By John Warwick Montgomery | January/February 1995

The Bell Curve by Charles Murray and Richard Herrnstein (Free Press) is causing an uproar on both sides of the Atlantic. The book is stuffed with graphs, bar charts, and tables, yet at the same time contains not a little tendentiousness, even soap-box ideology.

The book endeavors to make three overarching points. First, intelligence is more or less a constant, virtually unalterable by training, education, or other forms of social manipulation. Group differences in I.Q. are considerable: For example, African-Americans are one standard deviation (15 percent) inferior to white Americans on analytical and spatial intelligence tests — while East Asians can be 15 percent superior to American whites on the same tests! (Such findings — indeed, the very idea of such studies — have called down the wrath of the liberal opinion-makers.) Second, welfare-state efforts to raise some minorities and socially disadvantaged groups are simply unrealistic, and a colossal waste of taxpayer money and a country’s resources. Third, pessimism about the future is in order. Those with low intelligence (which correlates with crime and social deviancy) “breed” faster and younger than those with higher I.Q.s. The result, as Sir Keith Joseph, education minister to Mrs. Thatcher, noted with alarm: Western societies are in danger of descending to mediocrity and lawlessness, perhaps requiring a police state to survive.

What can be said to all this? Even if intelligence does correlate with race or social class, and even if I.Q. is shown to be hereditary and basically unalterable, would it necessarily follow that the welfare state should be dismantled? Alan Ryan, who teaches Politics at Princeton, perceptively notes that the Murray/ Herrnstein view on intelligence is “in principle consistent with the politics of almost any persuasion…. Socialists might think that ineradicable differences in I.Q. should be met by making sure that the less clever were compensated with more education than the gifted, and with income supplements to make up for their difficulties in the competitive marketplace.”

From the Christian viewpoint, several points cry out to be made: (1) Truth, even if it is not what we would like it to be, must be discovered and faced. There must be no suppression of research into sensitive and politically incorrect areas. (2) Our Lord informs us, in the Parable of the Talents, that the important thing is not how much we have been given relative to others, but what we do with what we have been given: The servant with two talents who doubled them received exactly the same praise from his master as the servant with five talents who doubled his.

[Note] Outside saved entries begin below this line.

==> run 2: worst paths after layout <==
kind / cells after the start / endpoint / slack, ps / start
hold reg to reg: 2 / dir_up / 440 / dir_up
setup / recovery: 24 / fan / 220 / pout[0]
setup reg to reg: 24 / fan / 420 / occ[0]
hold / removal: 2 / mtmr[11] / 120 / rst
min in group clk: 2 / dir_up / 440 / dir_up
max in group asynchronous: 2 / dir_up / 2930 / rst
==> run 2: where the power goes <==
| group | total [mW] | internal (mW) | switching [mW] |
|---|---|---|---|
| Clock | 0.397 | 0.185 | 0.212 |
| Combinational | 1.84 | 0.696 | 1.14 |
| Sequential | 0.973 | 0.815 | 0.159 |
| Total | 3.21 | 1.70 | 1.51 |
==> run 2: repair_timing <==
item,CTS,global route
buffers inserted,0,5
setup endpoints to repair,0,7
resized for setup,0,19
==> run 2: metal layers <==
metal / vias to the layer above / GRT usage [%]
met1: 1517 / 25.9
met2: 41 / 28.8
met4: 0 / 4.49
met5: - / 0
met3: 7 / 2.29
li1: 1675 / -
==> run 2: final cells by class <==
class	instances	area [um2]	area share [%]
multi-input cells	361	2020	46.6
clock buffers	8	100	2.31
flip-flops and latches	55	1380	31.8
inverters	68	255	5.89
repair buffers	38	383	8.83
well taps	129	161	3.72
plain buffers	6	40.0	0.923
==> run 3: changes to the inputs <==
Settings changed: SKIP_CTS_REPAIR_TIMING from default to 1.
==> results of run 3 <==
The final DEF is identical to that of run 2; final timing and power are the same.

We all know those who have dissipated great talents, in contrast with others with far less who have accomplished far more. (3) The test of moral living and acceptance before God has never been intelligence or social standing. Quite the contrary: “Not many wise men after the flesh, not many mighty, not many noble are called.” The receptive child symbolizes the Kingdom, and he is given no intelligence test. By virtue of the “foolishness” of preaching and witnessing, God saves those who believe. The answer to crime is not fewer people with low I.Q. scores; it is the Spirit of God changing hearts and wills and motivations.

Pessimism for the future? Not on the grounds of declining intelligence, rather on the grounds of declining faith and declining evangelism.